1941年、独ソ戦が激化する中、ソビエト連邦の大地は血と煙に覆われていた。キエフの街に迫るドイツ軍の進撃を前に、祖国防衛のため立ち上がった者たちがいた。その中に、若き女性軍人、ナタリア・イワノヴァの姿があった。


ナタリアはキエフ近郊の小さな村で生まれ育った。父は村の教師、母は看護師で、幼いころから彼女は祖国を愛し、人々に尽くす心を教えられてきた。しかし、戦争がすべてを変えた。ナチス・ドイツの侵攻が始まると、村の若者たちは次々と赤軍に志願していった。ナタリアもまた、その波に身を投じた。

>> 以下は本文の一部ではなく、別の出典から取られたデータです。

==> src/rtl/serial_all_bits_set_rx.sv <==
// serial_all_bits_set_rx: assembles an MSB-first bit stream into words and reports
// an all-ones flag and popcount for each word on a valid/ready output port.
module serial_all_bits_set_rx #(
    parameter int DATA_W = 8,
    localparam int CNT_W = $clog2(DATA_W + 1)
) (
    input  logic              clk,
    input  logic              rst,
    input  logic              bit_in,
    input  logic              bit_valid,
    output logic              bit_ready,
    output logic [DATA_W-1:0] out_data,
    output logic              out_valid,
    input  logic              out_ready,
    output logic              all_set,
    output logic [CNT_W-1:0]  set_count
);
    localparam logic [0:0] S_FILL = 1'b0;
    localparam logic [0:0] S_HOLD = 1'b1;
    logic [0:0]        r_state;
    logic [CNT_W-1:0]  r_cnt;
    logic [DATA_W-1:0] r_shreg;
    logic [DATA_W-1:0] r_out_data;
    logic              r_all_set;
    logic [CNT_W-1:0]  r_set_count;
    logic [DATA_W-1:0] w_word;
    logic [CNT_W-1:0]  w_pop;
    logic              w_bit_xfer;
    assign bit_ready  = (r_state == S_HOLD) ? out_ready : 1'b1;
    assign w_bit_xfer = bit_valid & bit_ready;
    assign w_word     = {r_shreg[DATA_W-2:0], bit_in};
    assign out_valid  = (r_state == S_HOLD);
    assign out_data   = r_out_data;
    assign all_set    = r_all_set;
    assign set_count  = r_set_count;
    always_comb begin
        w_pop = '0;
        for (int i = 0; i < DATA_W; i++)
            w_pop = w_pop + CNT_W'(w_word[i]);
    end
    always_ff @(posedge clk) begin
        if (rst) begin
            r_state     <= S_FILL;
            r_cnt       <= '0;
            r_shreg     <= '0;
            r_out_data  <= '0;
            r_all_set   <= 1'b0;
            r_set_count <= '0;
        end else if (r_state == S_FILL) begin
            if (w_bit_xfer) begin
                r_shreg <= w_word;
                if (r_cnt == CNT_W'(DATA_W - 1)) begin
                    r_out_data  <= w_word;
                    r_all_set   <= &w_word;
                    r_set_count <= w_pop;
                    r_cnt       <= '0;
                    r_state     <= S_HOLD;
                end else begin
                    r_cnt <= r_cnt + CNT_W'(1);
                end
            end
        end else if (out_ready) begin
            // word leaves; a bit arriving now is the next word's MSB, so no bubble
            r_state <= S_FILL;
            r_shreg <= {{(DATA_W-1){1'b0}}, bit_in & bit_valid};
            r_cnt   <= bit_valid ? CNT_W'(1) : '0;
        end
    end
endmodule

==> config.mk <==
export PLATFORM = sky130hd
export DESIGN_NAME = serial_all_bits_set_rx
export DESIGN_NICKNAME = d
export VERILOG_FILES = /design/src/rtl/serial_all_bits_set_rx.sv
export SDC_FILE = /design/constraint.sdc
export NUM_CORES = 1
export LEC_CHECK = 0
export CORE_MARGIN = 1.5
export CORE_UTILIZATION = 46
export CTS_CLUSTER_DIAMETER = 120
export DETAILED_ROUTE_END_ITERATION = 10
export GPL_TIMING_DRIVEN = 0
export PLACE_DENSITY = 0.71
export SYNTH_ARGS = -nofsm -noshare
export SYNTH_HDL_FRONTEND = slang
export SYNTH_SLANG_ARGS = --single-unit
export TNS_END_PERCENT = 5
==> constraint.sdc <==
create_clock -name clk -period 2.9 [get_ports clk]
set_input_delay 0.29 -clock clk [delete_from_list [all_inputs] [get_ports clk]]
set_output_delay 0.29 -clock clk [all_outputs]
set_load 0.02 [all_outputs]
==> results <==
- The flow ran to the end, but the final reports show violations.
- The checks that failed: setup timing.
- Along the worst path, the maximum fanout reaches 2.
- With fillers left out, the area of the finished cells amounts to about 0.0015 mm2.
- The filler cells instantiated in the layout total 240.
- The I/O pin total is 20.
- The number of antenna violations at the first check in global routing is 0.
- The mean instance size in the synthesized netlist is 8.97 um2.
- Max-cap violations in this run came to 0.
- The instance count of the mapped netlist is 132.
- The total area of multi-input combinational cells is 624 um2.
- The cell family contributing the most delay on the critical path is adder cells.
- The area of the mapped netlist is ~0.0012 mm2.
- The routed via count is 1074.
- After clock tree synthesis, the clock-pin slew on the worst setup and hold paths is 0.14 ns.
- TritonCTS built the clock tree.
- The area share of the largest cell type after synthesis is 0.423.
- During placement, the flow inserted port buffers numbering 18.
- The power density relative to cell area is roughly 380 mW/mm2.
- The type of origin of the critical path is a flip-flop.
- The tightest slew margin relative to the limit is 0.465.
- Summed over all layers, the routed wires come to 2810 um.
- The min-delay analysis places its worst path in the category input pin to flip-flop.
- The area of the placeable core is 0.00245 mm2.
- The via count of the first global-routing pass was 1007.
- In the final layout, the share of cells above drive strength 1 is 0.134.
- On the worst path, the slowest cell contributes a delay of 0.52 ns.
- The largest family of logic cells by synthesized area is compound AO/OA/AOI/OAI gates.
- Setup repair after global routing could not meet its margin everywhere.
- The routed design could run at a clock period as short as approximately 3 ns.
- Summed over all nets, the half-perimeter wirelength after detailed placement is about 1900 um.
- For this block, the initial DRC count from the detailed router was 35.
- The switching power as a share of total power is 0.256.
- Setup violations remaining at the end of the flow were counted as 1.
- The number of buffers created by CTS is 3.
- The number of distinct library cells after synthesis is 29.
- The dominant register cell in the synthesized netlist is dfxtp_1.
- The final standard cell count with taps included and fillers excluded is approximately 190.
- The number of max-slew violations in the final report is 0.
- Overall power consumption after layout is estimated at roughly 0.56 mW.
- After detailed routing, the number of vias per cell comes to 5.74.
- Buffers inserted to repair hold after CTS numbered 0.
- The starting density of the core is 0.482.
- The final global-route overflow total is 0.
- The fraction of registers with async set or reset after synthesis is 0.
- The number of clock sinks is 25.
- The DRC violation count after routing is 0.
- The detail route stage leaves a number of antenna-violating nets equal to 0.
- The number of cell rows is 18.
- The y dimension of the die is roughly 54 um.
- The first global-routing pass estimated 4560 um of wire.
- The pin count of the biggest net entering global routing is 15.
- The xor and xnor area share after synthesis is 0.00740.
- The share of the synthesized area in compound gates (AO/OA/AOI/OAI) was 0.197.
- The critical path is of the flip-flop to flip-flop type.
- dfxtp_1 takes more of the synthesized area than any other cell.
- The fraction of power consumed by combinational cells is 0.091.
- The placed instances occupy a cell area of 0.00140 mm2.
- The share of power burned in the clock network is 0.287.
- The clock latency on the worst-skew pair is about 0.33 ns.
- The internal power of the cells is 0.418 mW.
- The basic-gate share of the synthesized area counting and, or, nand and nor cells is 0.167.
- The number of nets in the synthesized netlist is 146.
- The share of the Yosys chip area taken by registers is 0.423.
- The peak clock frequency supported by timing is 338 MHz.
- On the critical path, the stage with the largest delay is an instance of fa_1.
- The final clock skew is ~0.0015 ns.
- The root buffer cell is clkbuf_4.
- The longest clock path from root to sink contains 2 buffers.
- The congestion estimate from routability-driven global placement came to approximately 0.77.
- For this run, the total global-route usage over all layers was measured as 0.224.
- Setup slack on the critical path of the routed design comes to -0.0590 ns.
- Of the total synthesized cell area, the portion taken by full adders, half adders and majority gates is 0.121.
- The share of total power dissipated in sequential elements is 0.623.
- Across the whole layout, storage elements account for 508 um2.
- Summed over all nets, the switching power comes to 0.144 mW.
- Walking the worst path, the cells encountered are fa_1 -> inv_2 -> fa_1 -> fa_1 -> inv_2 -> ha_4 -> inv_2 -> fa_2 -> xnor2_2 -> nand3_1 -> a21oi_1.
- The worst IR drop on VDD is 304 uV.
- For this run, the number of Yosys warnings is 0.
- Sorting the synthesized cells by area gives the leading types as dfxtp_1 (42%), a21oi_1 (6.8%), fa_1 (6.8%).
- From synthesis to final layout, the design area changed by 25.1%.
- In this run the number of H-tree levels came out at 1.
- The slew at the pin with the worst max-slew slack is about 0.78 ns.
- The total number of nets in the final design is 172.
- In this run the static leakage power is around 0.55 nW.
- Data arrives at the worst endpoint at between 3 and 4 ns.
- The required time of the worst setup path is 3.17 ns.
- The final critical-path share of the clock period is 1.02.
- STA classifies the critical path endpoint as a flip-flop.
- The number of buffers and inverters on the critical path is 3.
- The total of flip-flops plus latches after synthesis is 25.
- The number of antenna diodes in the final layout is 0.
- The number of detailed-routing iterations run before antenna repair is 4.
- The die covers just under 0.003 mm2.
- Of the post-synthesis cell area, the part taken by muxes is 0.0169.
- The final hold violation count is 0.
- In this run the horizontal extent of the chip is 53.7 um.
- The cell count after placement is 180.
- The number of enable-type register cells in the synthesized netlist is 0.
- Dividing the detail-routed wire length by the instance count gives 15.0 um.
==> registers in the layout, summed over array words and instances, names as in the netlist <==
signal	cells
all_set	1
r_shreg	7
out_valid	1
out_data	8
r_cnt	4
set_count	4
==> power groups by stage <==
stage	Combinational (mW)	Sequential (mW)	Clock (mW)
6_report	0.0510	0.350	0.161
5_1_grt	0.0571	0.351	0.176
4_1_cts	0.0474	0.350	0.162
3_5_place_dp	0.0441	0.359	0
3_3_place_gp	0.0424	0.359	0
2_1_floorplan	0.0286	0.358	0
==> layer usage <==
metal | track usage | wire (um)
met5 | 0 | 0
met4 | 0.103 | 85
met3 | 0.0583 | 99
met2 | 0.360 | 1390
met1 | 0.278 | 1230
==> cells in the mapped netlist (all sizes together), types with 2 or more instances <==
master / count
nand3b: 2
nand2: 3
dfxtp: 25
mux2i: 2
ha: 5
buf: 4
a21oi: 16
nor2: 8
a22oi: 7
nand4: 2
inv: 10
nand2b: 2
o21ai: 12
a311oi: 2
clkbuf: 6
nand3: 12
fa: 4
==> path summary, 6_finish.rpt <==
path	start	endpoint	slack, ns	depth (start not counted)
setup / recovery	r_shreg[2]	set_count[2]	-0.06	11
hold / removal	rst	r_cnt[0]	0.34	2
setup reg to reg	r_shreg[2]	set_count[2]	-0.06	11
hold reg to reg	out_data[3]	out_data[3]	0.49	2
==> per-stage QoR <==
stage / util / TNS, ns / worst slack, ns / hold WS (ns)
after floorplan: - / 0 / 0.0582 / 0.438
after global placement: 0.571 / -1.37 / -0.635 / 0.462
after detailed placement: 0.571 / -1.58 / -0.691 / 0.475
after CTS: 0.596 / -0.144 / -0.108 / 0.334
after global routing: 0.603 / -0.178 / -0.137 / 0.344
final: 0.603 / -0.0590 / -0.0590 / 0.336
==> placed cells by master, fill, tap and decap left out, types with 2 or more instances in the layout <==
cell type,count
buf_4,3
clkbuf_1,5
o21ai_0,12
a311oi_1,2
nand3_1,12
nand4_1,2
clkbuf_4,3
clkdlybuf4s50_1,17
inv_2,3
nand2_1,3
inv_1,7
dfxtp_4,2
fa_1,3
mux2i_1,2
a22oi_1,7
nand3b_1,2
ha_1,4
dfxtp_1,23
buf_2,4
a21oi_1,16
nor2_1,8
==> area by class of cell <==
cell class / count / share of cell area
Buffer: 10 / 0.0296
Clock inverter: 1 / 0.00338
Clock buffer: 3 / 0.0152
Inverter: 10 / 0.0254
Timing Repair Buffer: 21 / 0.136
Multi-Input combinational cell: 87 / 0.422
Tap cell: 30 / 0.0254
Sequential cell: 25 / 0.343
==> logic make-up after synthesis <==
kind of cell             count (synthesis)
AO/OA/AOI/OAI                           40
AND/OR/NAND/NOR                         35
flip-flops                              25
buffers and inverters                   20
adder cells (fa/ha/maj)                  9
multiplexers                             2
XOR/XNOR                                 1
==> repair_timing <==
action	in CTS	in global routing
buffers inserted	3	0
resized for setup	8	4
endpoints found under the setup margin	2	2
pin swaps	7	2
(Power assumes the default switching activity.)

赤軍への入隊は家族との別れを意味した。父は深い皺の刻まれた手でナタリアの肩を掴み、「自分を守れ」とだけ言った。母は声を詰まらせながら、「帰ってきてね」と泣き崩れた。弟のイワンは泣く代わりに、固く拳を握りしめた。「お姉ちゃん、ドイツ人を追い払ってよ」と震える声で言った。

「必ず戻るわ」とナタリアは約束したが、その言葉に自信がなかった。故郷を去る列車に乗り込むとき、彼女は振り返らなかった。振り返れば、足がすくんでしまう気がしたのだ。

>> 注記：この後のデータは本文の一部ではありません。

File: config.mk
export PLATFORM = sky130hd
export DESIGN_NAME = uart_rx_bit_sampler
export DESIGN_NICKNAME = d
export VERILOG_FILES = /design/src/rtl/uart_rx_bit_sampler.sv
export SDC_FILE = /design/constraint.sdc
export NUM_CORES = 1
export LEC_CHECK = 0
export ABC_AREA = 1
export BUFFER_PORTS_ARGS = -buffer_cell sky130_fd_sc_hd__buf_2
export CORE_ASPECT_RATIO = 1.25
export CORE_MARGIN = 3
export CORE_UTILIZATION = 35
export DETAILED_ROUTE_END_ITERATION = 8
export HOLD_SLACK_MARGIN = 0.12
export MAX_ROUTING_LAYER = met4
export PLACE_DENSITY = 0.52
export REMOVE_ABC_BUFFERS = 1
export SYNTH_ARGS = -nofsm -noshare
export SYNTH_HDL_FRONTEND = slang
export SYNTH_SLANG_ARGS = --single-unit
File: constraint.sdc
create_clock -name clk -period 2.11 [get_ports clk]
set_clock_uncertainty 0.15 [all_clocks]
set_input_delay 0.422 -clock clk [delete_from_list [all_inputs] [get_ports clk]]
set_output_delay 0.422 -clock clk [all_outputs]
set_load 0.01 [all_outputs]
--- config.mk ---
export PLATFORM = sky130hd
export DESIGN_NAME = wb_port_arbiter
export DESIGN_NICKNAME = d
export VERILOG_FILES = /design/src/rtl/wb_port_arbiter_pkg.sv /design/src/rtl/wb_starve_guard.sv /design/src/rtl/wb_port_arbiter.sv
export SDC_FILE = /design/constraint.sdc
export NUM_CORES = 1
export LEC_CHECK = 0
export ABC_CLOCK_PERIOD_IN_PS = 1100
export CAP_MARGIN = 20
export CORE_MARGIN = 3
export CORE_UTILIZATION = 23
export DETAILED_ROUTE_END_ITERATION = 8
export PLACE_DENSITY = 0.84
export SLEW_MARGIN = 20
export SYNTH_ARGS = -nofsm -noshare
export SYNTH_HDL_FRONTEND = slang
export SYNTH_SLANG_ARGS = --single-unit
--- constraint.sdc ---
create_clock -name vclk -period 1.1
set_input_delay 0.11 -clock vclk [all_inputs]
set_output_delay 0.11 -clock vclk [all_outputs]
set_load 0.05 [all_outputs]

赤軍の新兵としての訓練は厳しかった。銃を握ったことのない彼女にとって、重いモシン・ナガン小銃は冷たく無機質な道具に思えた。それでもナタリアは耐えた。男たちに混じり、体力や射撃技術を磨き、次第に「同志」として認められるようになった。

やがてナタリアは女性兵士のみで構成された小隊に配属される。彼女たちは「赤い鷲」の異名を持つ精鋭部隊で、偵察や狙撃、後方支援を担っていた。小隊のリーダー、エカテリーナ少尉は冷静で厳格な女性だったが、内に秘めた情熱がナタリアを鼓舞した。

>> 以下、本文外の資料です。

## src/rtl/nonce_tx_pkg.sv

```systemverilog
// Shared types and helpers for the nonce transmit arbiter slice.
// Latency: n/a (definitions only).
// Backpressure: n/a.
package nonce_tx_pkg;

  typedef enum logic {
    IDLE = 1'b0,
    WAIT = 1'b1
  } state_e;

  // Upper nibble of the optional per-word header byte.
  localparam logic [3:0] HDR_MAGIC = 4'hA;

  // Ceiling log2; clog2(1) is 0.
  function automatic int clog2(input int v);
    int r;
    r = 0;
    while ((1 << r) < v) r++;
    return r;
  endfunction

  // Index width for a core count; a single core still gets a 1-bit index.
  function automatic int id_width(input int n);
    return (n > 1) ? clog2(n) : 1;
  endfunction

endpackage

```

## src/rtl/nonce_tx_arbiter_if.sv

```systemverilog
// Bundles the core request bus and the UART byte handshake of the arbiter.
// Latency: n/a (wires only).
// Backpressure: req_valid held until req_ready; UART paced by uart_is_transmitting.
interface nonce_tx_arbiter_if #(
  parameter int NUM_REQ    = 4,
  parameter int WORD_BYTES = 4
);
  import nonce_tx_pkg::*;

  localparam int ID_W = id_width(NUM_REQ);

  logic [NUM_REQ-1:0]              req_valid;
  logic [NUM_REQ*8*WORD_BYTES-1:0] req_data;
  logic [NUM_REQ-1:0]              req_ready;
  logic                            uart_transmit;
  logic [7:0]                      uart_tx_byte;
  logic                            uart_is_transmitting;
  logic                            busy;
  logic [ID_W-1:0]                 grant_id;

  // Arbiter side.
  modport master (
    input  req_valid, req_data, uart_is_transmitting,
    output req_ready, uart_transmit, uart_tx_byte, busy, grant_id
  );

  // Core array / UART side.
  modport slave (
    output req_valid, req_data, uart_is_transmitting,
    input  req_ready, uart_transmit, uart_tx_byte, busy, grant_id
  );

endinterface

```

## src/rtl/nonce_tx_arbiter_rr_arbiter.sv

```systemverilog
// Round-robin pick of the first requester after rr_ptr, wrapping around.
// Latency: purely combinational.
// Backpressure: none; the caller decides when the grant is taken.
module rr_arbiter
  import nonce_tx_pkg::*;
#(
  parameter int NUM_REQ = 4,
  parameter int ID_W    = id_width(NUM_REQ)
) (
  input  logic [NUM_REQ-1:0] req,
  input  logic [ID_W-1:0]    rr_ptr,
  output logic [NUM_REQ-1:0] grant,
  output logic [ID_W-1:0]    index,
  output logic               any
);

  // Scan rr_ptr+1 .. rr_ptr and keep the first hit.
  always_comb begin
    int idx;
    grant = '0;
    index = '0;
    any   = 1'b0;
    idx   = 0;
    for (int k = 0; k < NUM_REQ; k++) begin
      idx = int'(rr_ptr) + 1 + k;
      if (idx >= NUM_REQ) idx = idx - NUM_REQ;
      if (!any && req[idx]) begin
        any        = 1'b1;
        grant[idx] = 1'b1;
        index      = ID_W'(idx);
      end
    end
  end

endmodule

```

## src/rtl/nonce_tx_arbiter.sv

```systemverilog
// Shares one UART between NUM_REQ cores; serialises the granted nonce MSB byte first.
// Latency: valid sampled at edge t gives req_ready and uart_transmit in cycle t+1.
// Backpressure: one word in flight; each byte waits for uart_is_transmitting low. NONCE_TX_HEADER_EN prepends {A, id}.
module nonce_tx_arbiter
  import nonce_tx_pkg::*;
#(
  parameter int NUM_REQ    = 4,
  parameter int WORD_BYTES = 4
) (
  input logic            clk,
  input logic            rst,
  nonce_tx_arbiter_if.master bus
);

  localparam int ID_W   = id_width(NUM_REQ);
  localparam int WORD_W = 8 * WORD_BYTES;
`ifdef NONCE_TX_HEADER_EN
  localparam int HDR_BYTES = 1;
`else
  localparam int HDR_BYTES = 0;
`endif
  // The shift register carries the header (if any) in front of the payload,
  // so every frame after the first is just "shift left a byte, send the top".
  localparam int SH_W = WORD_W + 8 * HDR_BYTES;
  localparam int BL_W = clog2(WORD_BYTES + 1);
  localparam logic [BL_W-1:0] BL_INIT = BL_W'(WORD_BYTES + HDR_BYTES - 1);

  state_e              state_q, state_d;
  logic [ID_W-1:0]     rr_ptr_q, rr_ptr_d;
  logic [SH_W-1:0]     shift_q, shift_d;
  logic [BL_W-1:0]     bytes_left_q, bytes_left_d;
  logic [NUM_REQ-1:0]  req_ready_q, req_ready_d;
  logic                uart_transmit_q, uart_transmit_d;
  logic [7:0]          uart_tx_byte_q, uart_tx_byte_d;
  logic                busy_q, busy_d;
  logic [ID_W-1:0]     grant_id_q, grant_id_d;

  logic [NUM_REQ-1:0]  arb_grant;
  logic [ID_W-1:0]     arb_idx;
  logic                arb_any;
  logic [SH_W-1:0]     load_word;

  rr_arbiter #(
    .NUM_REQ (NUM_REQ),
    .ID_W    (ID_W)
  ) u_rr (
    .req    (bus.req_valid),
    .rr_ptr (rr_ptr_q),
    .grant  (arb_grant),
    .index  (arb_idx),
    .any    (arb_any)
  );

  // Frame image captured at grant: optional header followed by the winner's word.
  always_comb begin
`ifdef NONCE_TX_HEADER_EN
    logic [3:0] hdr_id;
    hdr_id = '0;
    hdr_id[ID_W-1:0] = arb_idx;
    load_word = {HDR_MAGIC, hdr_id, bus.req_data[arb_idx*WORD_W +: WORD_W]};
`else
    load_word = bus.req_data[arb_idx*WORD_W +: WORD_W];
`endif
  end

  // Grant / byte-pacing FSM; req_ready and uart_transmit are single-cycle pulses.
  always_comb begin
    state_d         = state_q;
    rr_ptr_d        = rr_ptr_q;
    shift_d         = shift_q;
    bytes_left_d    = bytes_left_q;
    req_ready_d     = '0;
    uart_transmit_d = 1'b0;
    uart_tx_byte_d  = uart_tx_byte_q;
    busy_d          = busy_q;
    grant_id_d      = grant_id_q;
    case (state_q)
      IDLE: begin
        if (arb_any && !bus.uart_is_transmitting) begin
          shift_d         = load_word;
          uart_tx_byte_d  = load_word[SH_W-1 -: 8];
          uart_transmit_d = 1'b1;
          req_ready_d     = arb_grant;
          grant_id_d      = arb_idx;
          rr_ptr_d        = arb_idx;
          busy_d          = 1'b1;
          bytes_left_d    = BL_INIT;
          state_d         = WAIT;
        end
      end
      WAIT: begin
        // The UART busy flag includes our own pulse, so skip the pulse cycle explicitly.
        if (!uart_transmit_q && !bus.uart_is_transmitting) begin
          if (bytes_left_q != '0) begin
            shift_d         = shift_q << 8;
            uart_tx_byte_d  = shift_d[SH_W-1 -: 8];
            uart_transmit_d = 1'b1;
            bytes_left_d    = bytes_left_q - 1'b1;
          end else begin
            busy_d  = 1'b0;
            state_d = IDLE;
          end
        end
      end
      default: state_d = IDLE;
    endcase
  end

  // State registers; rr_ptr resets to the last core so core 0 wins first.
  always_ff @(posedge clk) begin
    if (rst) begin
      state_q         <= IDLE;
      rr_ptr_q        <= ID_W'(NUM_REQ - 1);
      shift_q         <= '0;
      bytes_left_q    <= '0;
      req_ready_q     <= '0;
      uart_transmit_q <= 1'b0;
      uart_tx_byte_q  <= '0;
      busy_q          <= 1'b0;
      grant_id_q      <= '0;
    end else begin
      state_q         <= state_d;
      rr_ptr_q        <= rr_ptr_d;
      shift_q         <= shift_d;
      bytes_left_q    <= bytes_left_d;
      req_ready_q     <= req_ready_d;
      uart_transmit_q <= uart_transmit_d;
      uart_tx_byte_q  <= uart_tx_byte_d;
      busy_q          <= busy_d;
      grant_id_q      <= grant_id_d;
    end
  end

  assign bus.req_ready     = req_ready_q;
  assign bus.uart_transmit = uart_transmit_q;
  assign bus.uart_tx_byte  = uart_tx_byte_q;
  assign bus.busy          = busy_q;
  assign bus.grant_id      = grant_id_q;

endmodule

```

## src/flat_wrapper.sv

```systemverilog
// flat-port wrapper written by rule: the top's interface ports become plain ports
module nonce_tx_arbiter_flat import nonce_tx_pkg::*;
#(
  parameter int NUM_REQ    = 4,
  parameter int WORD_BYTES = 4
)
  (clk, rst, bus_req_valid, bus_req_data, bus_uart_is_transmitting, bus_req_ready, bus_uart_transmit, bus_uart_tx_byte, bus_busy, bus_grant_id);
  nonce_tx_arbiter_if #(.NUM_REQ(NUM_REQ), .WORD_BYTES(WORD_BYTES)) bus_i ();
  input logic clk;
  input logic rst;
  input wire logic [$bits(bus_i.req_valid)-1:0] bus_req_valid;
  input wire logic [$bits(bus_i.req_data)-1:0] bus_req_data;
  input wire logic [$bits(bus_i.uart_is_transmitting)-1:0] bus_uart_is_transmitting;
  output wire logic [$bits(bus_i.req_ready)-1:0] bus_req_ready;
  output wire logic [$bits(bus_i.uart_transmit)-1:0] bus_uart_transmit;
  output wire logic [$bits(bus_i.uart_tx_byte)-1:0] bus_uart_tx_byte;
  output wire logic [$bits(bus_i.busy)-1:0] bus_busy;
  output wire logic [$bits(bus_i.grant_id)-1:0] bus_grant_id;
  assign bus_i.req_valid = bus_req_valid;
  assign bus_i.req_data = bus_req_data;
  assign bus_i.uart_is_transmitting = bus_uart_is_transmitting;
  assign bus_req_ready = bus_i.req_ready;
  assign bus_uart_transmit = bus_i.uart_transmit;
  assign bus_uart_tx_byte = bus_i.uart_tx_byte;
  assign bus_busy = bus_i.busy;
  assign bus_grant_id = bus_i.grant_id;
  nonce_tx_arbiter #(.NUM_REQ(NUM_REQ), .WORD_BYTES(WORD_BYTES)) u_core (.clk(clk), .rst(rst), .bus(bus_i));
endmodule
```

「君たちが武器を握る理由を忘れるな。我々は祖国と家族を守るために戦うんだ」とエカテリーナは演説した。「敵は容赦なく我々を攻め立てるだろう。しかし、我々が立ち上がらなければ、未来はない。」


1941年9月、キエフの戦いが始まった。ドイツ軍は圧倒的な火力と機動力を持ってソビエト軍を包囲しつつあった。ナタリアの部隊はキエフ市内の防衛線に配置され、進撃するドイツ軍に対抗した。空からの爆撃と砲撃が日夜続き、街の建物は次々と瓦礫の山と化していった。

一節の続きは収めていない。